The HockeySchtick writes: A paper published today in the Journal of Atmospheric and Solar-Terrestrial Physics finds another potential solar amplification mechanism mediated by galactic cosmic rays [GCRs] (and distinct from Svensmark’s cosmic ray theory of climate). The author demonstrates:
- Solar modulation of GCR [Galactic Cosmic Rays] is translated down to the Earth climate.
- The mediator of solar influence are energetic particles.
- GCR impacts the O3 [ozone] budget in the lower stratosphere.
- O3 influences the temperature and humidity near tropopause, and greenhouse effect.
- Effectiveness of this mechanism depends on geomagnetic field intensity.
The paper adds to over 100 potential solar amplification mechanisms described in the literature.

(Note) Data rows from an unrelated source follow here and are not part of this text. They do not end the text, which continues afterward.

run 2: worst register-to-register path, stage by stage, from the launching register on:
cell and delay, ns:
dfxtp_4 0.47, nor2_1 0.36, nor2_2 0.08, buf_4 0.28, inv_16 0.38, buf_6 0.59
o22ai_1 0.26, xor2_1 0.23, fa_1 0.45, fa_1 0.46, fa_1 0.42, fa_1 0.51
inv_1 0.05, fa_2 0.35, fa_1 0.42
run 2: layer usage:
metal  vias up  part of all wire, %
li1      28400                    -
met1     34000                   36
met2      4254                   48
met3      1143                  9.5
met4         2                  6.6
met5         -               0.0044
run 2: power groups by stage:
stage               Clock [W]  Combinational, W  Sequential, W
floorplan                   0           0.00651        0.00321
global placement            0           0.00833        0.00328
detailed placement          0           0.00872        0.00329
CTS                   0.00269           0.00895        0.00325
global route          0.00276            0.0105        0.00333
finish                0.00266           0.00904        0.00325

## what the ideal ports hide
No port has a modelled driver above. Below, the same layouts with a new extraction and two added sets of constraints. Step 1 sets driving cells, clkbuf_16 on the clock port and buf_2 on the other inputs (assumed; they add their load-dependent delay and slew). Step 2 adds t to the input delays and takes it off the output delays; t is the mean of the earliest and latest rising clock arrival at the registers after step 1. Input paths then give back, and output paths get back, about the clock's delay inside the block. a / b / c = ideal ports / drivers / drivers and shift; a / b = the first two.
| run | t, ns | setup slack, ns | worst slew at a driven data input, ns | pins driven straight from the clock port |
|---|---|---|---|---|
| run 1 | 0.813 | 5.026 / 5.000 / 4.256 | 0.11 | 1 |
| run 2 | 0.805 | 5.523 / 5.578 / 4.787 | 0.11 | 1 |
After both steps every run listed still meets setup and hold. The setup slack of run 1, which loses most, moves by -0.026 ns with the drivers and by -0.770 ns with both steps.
Background: an optimization exercise with open tools, aiming at small area, a short achievable clock period and few clock cycles per item. Do not read the settings as production practice. RTL that was checked went through simulation tests only; none was proved equivalent to the original.

==> inputs of run K <==
==> flow/design.v (excerpt) <==
module date_seconds_of_year_converter_unit (
    input  logic                            i_clk,
    input  logic                            i_rst_n,
    input  logic                            i_in_valid,
    output logic                            o_in_ready,
    input  logic                            i_in_mode,
    input  logic [dsoyc_pkg::WYear-1:0]     i_in_year,
    input  logic [dsoyc_pkg::WMonth-1:0]    i_in_month,
    input  logic [dsoyc_pkg::WDay-1:0]      i_in_day,
    input  logic [dsoyc_pkg::WHour-1:0]     i_in_hour,
    input  logic [dsoyc_pkg::WMinute-1:0]   i_in_minute,
    input  logic [dsoyc_pkg::WSecond-1:0]   i_in_second,
    input  logic [dsoyc_pkg::WSeconds-1:0]  i_in_seconds,
    output logic                            o_out_valid,
    input  logic                            i_out_ready,
    output logic [dsoyc_pkg::WSeconds-1:0]  o_out_seconds,
    output logic [dsoyc_pkg::WMonth-1:0]    o_out_month,
    output logic [dsoyc_pkg::WDay-1:0]      o_out_day,
    output logic [dsoyc_pkg::WHour-1:0]     o_out_hour,
    output logic [dsoyc_pkg::WMinute-1:0]   o_out_minute,
    output logic [dsoyc_pkg::WSecond-1:0]   o_out_second,
    output logic                            o_out_range_error
);
    function automatic logic [8:0] offc(input logic [3:0] m);
        case (m)
            4'd2:    offc = 9'd31;
            4'd3:    offc = 9'd59;
            4'd4:    offc = 9'd90;
            4'd5:    offc = 9'd120;
            4'd6:    offc = 9'd151;
            4'd7:    offc = 9'd181;
            4'd8:    offc = 9'd212;
            4'd9:    offc = 9'd243;
  ...
clock: 9.0 ns
lec_check: 0
cap_margin: 20
core_margin: 2
core_utilization: 40
cts_buf_list: sky130_fd_sc_hd__clkbuf_8
setup_slack_margin: 5
slew_margin: 20
standard.sh (not shown) runs the stock make flow with config.mk's settings and CLKGATE_MAP_FILE= SYNTH_SCRIPT=/design/flow/synth_recipe.tcl, a recipe that flattens the netlist after the stock synthesis.
==> flow/flow/run.sh <==
#!/bin/bash
# The standard layout with two changes:
#  - the port buffers are sky130_fd_sc_hd__buf_1 cells;
#  - synthesis runs the standard flow's synthesis script with yosys's synth called with -noabc
#    as well (flow/synth.tcl), so the generic abc pass does not restructure the
#    carry-save adders before they are mapped to full and half adder cells.
#    Registers are inferred exactly as in the standard synthesis.
set -euo pipefail
here=$(pwd)
sed -e 's|SETUP_SLACK_MARGIN=5 |SETUP_SLACK_MARGIN=5 BUFFER_PORTS_ARGS="-buffer_cell sky130_fd_sc_hd__buf_1" |' \
    -e "s|SYNTH_SCRIPT=[^ ]*|SYNTH_SCRIPT=$here/flow/synth.tcl|" standard.sh > standard_b.sh
bash standard_b.sh > standard.log 2>&1
==> flow/flow/synth.tcl <==
proc synth {args} { yosys synth -nofsm -noshare -noabc {*}$args }
source $::env(SCRIPTS_DIR)/synth.tcl
# left out here: clear keep_hierarchy, flatten, clean up, hide names made inside functions, write 1_2_yosys.v
==> inputs of run D, as changes to run K <==
--- a/flow/design.v
+++ b/flow/design.v
@@ -135,52 +135,48 @@
         {n2_month, n2_day, n2_hour, n2_minute, n2_second} = r1_pay;
         n2_err0 = n2_yerr || (n2_month == 4'd0) || (n2_month > 4'd12) || (n2_day == 5'd0) ||
                   (n2_hour > 5'd23) || (n2_minute > 6'd59) || (n2_second > 6'd59);
         n2_dd   = 9'(n2_day) + offc(n2_month);
         n2_lm   = n2_leap && (n2_month >= 4'd3);
         n2_secs = r1_pay[24:0];
-        n2_err1 = n2_yerr;   
+        n2_err1 = n2_yerr || (n2_secs > 25'd31708799) || (!n2_leap && (n2_secs >= 25'd31622400));
         n2_err  = r1_mode ? n2_err1 : n2_err0;
         n2_pay  = r1_mode ? {n2_dq, ~n2_secs[16:7], n2_secs[6:0]} : {n2_dd, n2_tod};
     end
     logic [16:0] n3_tod;
     logic [8:0]  n3_dq;
     logic [6:0]  n3_low;
     logic        n3_lm;
     logic [17:0] n3_y;
     logic [12:1] n3_c;
-    logic [8:0]  n3_dl;
-    logic        n3_err;
     logic [3:0]  n3_mon;
     logic [4:0]  n3_dom;
     logic [25:0] n3_pay;
     assign n3_tod = r2_pay[16:0];
     assign n3_dq  = r2_pay[25:17];
     assign n3_low = r2_pay[6:0];
     assign n3_lm  = r2_leap && !r2_mode;
     dsoyc_mac675 u_mac675 (.a(r2_pay[25:17]), .c(n3_lm), .b(r2_pay[16:7]), .y(n3_y));
     always_comb begin
-        n3_dl    = n3_dq - 9'(r2_leap);
         n3_c[1]  = (n3_dq != 9'd0);
         n3_c[2]  = (n3_dq > 9'd31);
-        n3_c[3]  = n3_c[2] && (n3_dl > 9'd59);
-        n3_c[4]  = n3_c[2] && (n3_dl > 9'd90);
-        n3_c[5]  = n3_c[2] && (n3_dl > 9'd120);
-        n3_c[6]  = n3_c[2] && (n3_dl > 9'd151);
-        n3_c[7]  = n3_c[2] && (n3_dl > 9'd181);
-        n3_c[8]  = n3_c[2] && (n3_dl > 9'd212);
-        n3_c[9]  = n3_c[2] && (n3_dl > 9'd243);
-        n3_c[10] = n3_c[2] && (n3_dl > 9'd273);
-        n3_c[11] = n3_c[2] && (n3_dl > 9'd304);
-        n3_c[12] = n3_c[2] && (n3_dl > 9'd334);
+        n3_c[3]  = r2_leap ? (n3_dq > 9'd60)  : (n3_dq > 9'd59);
+        n3_c[4]  = r2_leap ? (n3_dq > 9'd91)  : (n3_dq > 9'd90);
+        n3_c[5]  = r2_leap ? (n3_dq > 9'd121) : (n3_dq > 9'd120);
+        n3_c[6]  = r2_leap ? (n3_dq > 9'd152) : (n3_dq > 9'd151);
+        n3_c[7]  = r2_leap ? (n3_dq > 9'd182) : (n3_dq > 9'd181);
+        n3_c[8]  = r2_leap ? (n3_dq > 9'd213) : (n3_dq > 9'd212);
+        n3_c[9]  = r2_leap ? (n3_dq > 9'd244) : (n3_dq > 9'd243);
+        n3_c[10] = r2_leap ? (n3_dq > 9'd274) : (n3_dq > 9'd273);
+        n3_c[11] = r2_leap ? (n3_dq > 9'd305) : (n3_dq > 9'd304);
+        n3_c[12] = r2_leap ? (n3_dq > 9'd335) : (n3_dq > 9'd334);
         n3_mon = 4'd0;
         for (int i = 1; i <= 12; i++) begin
             if (n3_c[i]) n3_mon = 4'(i);
         end
-        n3_dom  = n3_c[3] ? n3_dl[4:0] : n3_dq[4:0];
-        n3_err  = r2_err || (r2_mode && ((n3_dq > 9'd366) || ((n3_dq == 9'd366) && !r2_leap)));
+        n3_dom  = n3_dq[4:0] - 5'(r2_leap && n3_c[3]);
         n3_pay = r2_mode ? {n3_mon, n3_dom, ~n3_y[9:0], n3_low[6:4], n3_low[3:0]}
                          : {1'b0, n3_y[17:10], ~n3_y[9:0], n3_tod[6:0]};
     end
     logic        c_mode, c_err;
     logic [25:0] c_pay;
     logic [3:0]  c_mon;
@@ -223,13 +219,13 @@
             r1_p    <= n1_p;
             r2_mode <= r1_mode;
             r2_err  <= n2_err;
             r2_leap <= r1_mode ? n2_leap : n2_lm;
             r2_pay  <= n2_pay;
             r3_mode <= r2_mode;
-            r3_err  <= n3_err;
+            r3_err  <= r2_err;
             r3_pay  <= n3_pay;
             r_o_err <= c_err;
             r_o_z0  <= !c_err && !c_mode;
             r_o_z1  <= !c_err && c_mode;
             r_o_f   <= c_mode ? {c_mon, c_day, c_h, c_tm[5:0], c_u[1:0], c_low}
                               : {c_pay[25:17], ~c_pay[16:7], c_pay[6:0]};
==> flow/flow/run.sh (replaced) <==
#!/bin/bash
# The standard layout with these changes:
#  - the port buffers are sky130_fd_sc_hd__buf_1 cells;
#  - the setup repair aims at a slack margin of 5.1 ns;
#  - synthesis runs the standard flow's synthesis script with yosys's synth called with -noabc
#    as well (flow/synth.tcl), so the generic abc pass does not restructure the
#    carry-save adders before they are mapped to full and half adder cells.
#    Registers are inferred exactly as in the standard synthesis.
set -euo pipefail
here=$(pwd)
sed -e 's|SETUP_SLACK_MARGIN=5 |SETUP_SLACK_MARGIN=5.1 BUFFER_PORTS_ARGS="-buffer_cell sky130_fd_sc_hd__buf_1" |' \
    -e "s|SYNTH_SCRIPT=[^ ]*|SYNTH_SCRIPT=$here/flow/synth.tcl|" standard.sh > standard_b.sh
bash standard_b.sh > standard.log 2>&1
- CTS_BUF_LIST: sky130_fd_sc_hd__clkbuf_8 -> default
==> inputs of run Z, as changes to run K <==
--- a/flow/design.v
+++ b/flow/design.v
@@ -135,52 +135,48 @@
         {n2_month, n2_day, n2_hour, n2_minute, n2_second} = r1_pay;
         n2_err0 = n2_yerr || (n2_month == 4'd0) || (n2_month > 4'd12) || (n2_day == 5'd0) ||
                   (n2_hour > 5'd23) || (n2_minute > 6'd59) || (n2_second > 6'd59);
         n2_dd   = 9'(n2_day) + offc(n2_month);
         n2_lm   = n2_leap && (n2_month >= 4'd3);
         n2_secs = r1_pay[24:0];
-        n2_err1 = n2_yerr;   
+        n2_err1 = n2_yerr || (n2_secs > 25'd31708799) || (!n2_leap && (n2_secs >= 25'd31622400));
         n2_err  = r1_mode ? n2_err1 : n2_err0;
         n2_pay  = r1_mode ? {n2_dq, ~n2_secs[16:7], n2_secs[6:0]} : {n2_dd, n2_tod};
     end
     logic [16:0] n3_tod;
     logic [8:0]  n3_dq;
     logic [6:0]  n3_low;
     logic        n3_lm;
     logic [17:0] n3_y;
     logic [12:1] n3_c;
-    logic [8:0]  n3_dl;
-    logic        n3_err;
     logic [3:0]  n3_mon;
     logic [4:0]  n3_dom;
     logic [25:0] n3_pay;
     assign n3_tod = r2_pay[16:0];
     assign n3_dq  = r2_pay[25:17];
     assign n3_low = r2_pay[6:0];
     assign n3_lm  = r2_leap && !r2_mode;
     dsoyc_mac675 u_mac675 (.a(r2_pay[25:17]), .c(n3_lm), .b(r2_pay[16:7]), .y(n3_y));
     always_comb begin
-        n3_dl    = n3_dq - 9'(r2_leap);
         n3_c[1]  = (n3_dq != 9'd0);
         n3_c[2]  = (n3_dq > 9'd31);
-        n3_c[3]  = n3_c[2] && (n3_dl > 9'd59);
-        n3_c[4]  = n3_c[2] && (n3_dl > 9'd90);
-        n3_c[5]  = n3_c[2] && (n3_dl > 9'd120);
-        n3_c[6]  = n3_c[2] && (n3_dl > 9'd151);
-        n3_c[7]  = n3_c[2] && (n3_dl > 9'd181);
-        n3_c[8]  = n3_c[2] && (n3_dl > 9'd212);
-        n3_c[9]  = n3_c[2] && (n3_dl > 9'd243);
-        n3_c[10] = n3_c[2] && (n3_dl > 9'd273);
-        n3_c[11] = n3_c[2] && (n3_dl > 9'd304);
-        n3_c[12] = n3_c[2] && (n3_dl > 9'd334);
+        n3_c[3]  = r2_leap ? (n3_dq > 9'd60)  : (n3_dq > 9'd59);
+        n3_c[4]  = r2_leap ? (n3_dq > 9'd91)  : (n3_dq > 9'd90);
+        n3_c[5]  = r2_leap ? (n3_dq > 9'd121) : (n3_dq > 9'd120);
+        n3_c[6]  = r2_leap ? (n3_dq > 9'd152) : (n3_dq > 9'd151);
+        n3_c[7]  = r2_leap ? (n3_dq > 9'd182) : (n3_dq > 9'd181);
+        n3_c[8]  = r2_leap ? (n3_dq > 9'd213) : (n3_dq > 9'd212);
+        n3_c[9]  = r2_leap ? (n3_dq > 9'd244) : (n3_dq > 9'd243);
+        n3_c[10] = r2_leap ? (n3_dq > 9'd274) : (n3_dq > 9'd273);
+        n3_c[11] = r2_leap ? (n3_dq > 9'd305) : (n3_dq > 9'd304);
+        n3_c[12] = r2_leap ? (n3_dq > 9'd335) : (n3_dq > 9'd334);
         n3_mon = 4'd0;
         for (int i = 1; i <= 12; i++) begin
             if (n3_c[i]) n3_mon = 4'(i);
         end
-        n3_dom  = n3_c[3] ? n3_dl[4:0] : n3_dq[4:0];
-        n3_err  = r2_err || (r2_mode && ((n3_dq > 9'd366) || ((n3_dq == 9'd366) && !r2_leap)));
+        n3_dom  = n3_dq[4:0] - 5'(r2_leap && n3_c[3]);
         n3_pay = r2_mode ? {n3_mon, n3_dom, ~n3_y[9:0], n3_low[6:4], n3_low[3:0]}
                          : {1'b0, n3_y[17:10], ~n3_y[9:0], n3_tod[6:0]};
     end
     logic        c_mode, c_err;
     logic [25:0] c_pay;
     logic [3:0]  c_mon;
@@ -223,13 +219,13 @@
             r1_p    <= n1_p;
             r2_mode <= r1_mode;
             r2_err  <= n2_err;
             r2_leap <= r1_mode ? n2_leap : n2_lm;
             r2_pay  <= n2_pay;
             r3_mode <= r2_mode;
-            r3_err  <= n3_err;
+            r3_err  <= r2_err;
             r3_pay  <= n3_pay;
             r_o_err <= c_err;
             r_o_z0  <= !c_err && !c_mode;
             r_o_z1  <= !c_err && c_mode;
             r_o_f   <= c_mode ? {c_mon, c_day, c_h, c_tm[5:0], c_u[1:0], c_low}
                               : {c_pay[25:17], ~c_pay[16:7], c_pay[6:0]};
- CORE_UTILIZATION: 40 -> 30
==> qor summary <==
quantity	run Z	run K	run D
Post-route setup slack	4.97 ns	4.83 ns	4.97 ns
Placed wire-length estimate after detailed placement	22800 um	20800 um	22300 um
Area share of the largest cell type after synthesis	27.8%	28.6%	27.8%
Clock network contribution to total cell area	2.38%	2.53%	3.71%
Portion of netlist area occupied by mux cells	3.63%	3.40%	3.63%
Die ar.	0.0460 sq mm	0.0338 sq mm	0.0347 sq mm
Final critical delay including setup and external delays	4.03 ns	4.17 ns	4.03 ns
Destination of the critical timing path	o_in_ready	r3_pay[24]	o_in_ready
Die Span X	214 um	184 um	186 um
Mapped Nets	1608	1538	1608
Area inside the core boundary	0.0439 sq mm	0.0317 sq mm	0.0326 sq mm
Largest net degree at the start of global routing	73	48	88
Skew final	0.0193 ns	0.0299 ns	0.0162 ns
Fraction of standard cell area that is sequential	24.2%	25.3%	24.0%
Status	complete, no violations	complete, no violations	complete, no violations
Testbench counts of run D, summed over its fixed seeds: cycles 24,032, items 24,000.
Testbench counts of run Z, summed over its fixed seeds: cycles 24,032, items 24,000.
No functional check of the RTL was part of run K.

## port drivers added, routing unchanged
How much do the figures lean on ideal ports? The routed layouts below were timed once more, with nothing changed but the port constraints. Step 1 sets driving cells, clkbuf_16 on the clock port and buf_2 on the other inputs (assumed; they add their load-dependent delay and slew). Step 2 moves the port delays by t, midway between the first and last clock arrival at a register: inputs arrive t later, outputs are due t later. That takes back most of the time a late clock gives input paths. Three values: ideal ports, drivers, drivers and shift; two values: the first two.
run | t (ns) | setup WS [ns] | worst setup path at the end | worst register clock-pin slew, ns
run K | 0.495 | 4.830 / 4.830 / 4.734 | input to register | 0.10 / 0.10
run D | 0.468 | 4.973 / 4.935 / 4.743 | input to register | 0.07 / 0.07
run Z | 0.508 | 4.969 / 4.922 / 4.604 | input to register | 0.09 / 0.09
After both steps every run listed still meets setup and hold. The setup slack of run Z, which loses most, moves by -0.047 ns with the drivers and by -0.365 ns with both steps.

As to the false belief that solar activity does not correlate to global temperatures, the sunspot ‘integral’, the accumulated mean sunspot activity, and Fourier analysis all demonstrate this belief to be false, there is a good correlation:
Bi-decadal solar influence on climate, mediated by near tropopause ozone
The Sun’s contribution to climate variations was highly questioned recently. In this paper we show that bi-decadal variability of solar magnetic field, modulating the intensity of galactic cosmic ray (GCR) at the outer boundary of heliosphere, could be easily tracked down to the Earth’s surface. The mediator of this influence is the lower stratospheric ozone, while the mechanism of signal translation consists of: (i) GCR impact on the lower stratospheric ozone balance; (ii) modulation of temperature and humidity near the tropopause by the ozone variations; (iii) increase or decrease of the greenhouse effect, depending on the sign of the humidity changes. The efficiency of such a mechanism depends critically on the level of maximum secondary ionisation created by GCR (i.e. the Pfotzer maximum) − determined in turn by heterogeneous Earth’s magnetic field. Thus, the positioning of the Pfotzer max in the driest lowermost stratosphere favours autocatalytic ozone production in the extra-tropical Northern Hemisphere (NH), while in the SH − no suitable conditions for activation of this mechanism exist. Consequently, the geomagnetic modulation of precipitating energetic particles – heterogeneously distributed over the globe – is imprinted on the relation between ozone and humidity in the lower stratosphere (LS). The applied test for causality reveals that during the examined period 1957–2012 there are two main centers of action in the winter NH, with tight and almost stationary ozone control on the near tropopause humidity. Being indirectly influenced by the solar protons, the variability of the SH lower stratospheric ozone, however, is much weaker. As a consequence, the causality test detects that the ozone dominates in the interplay with ULTS humidity only in the summer extra-tropics.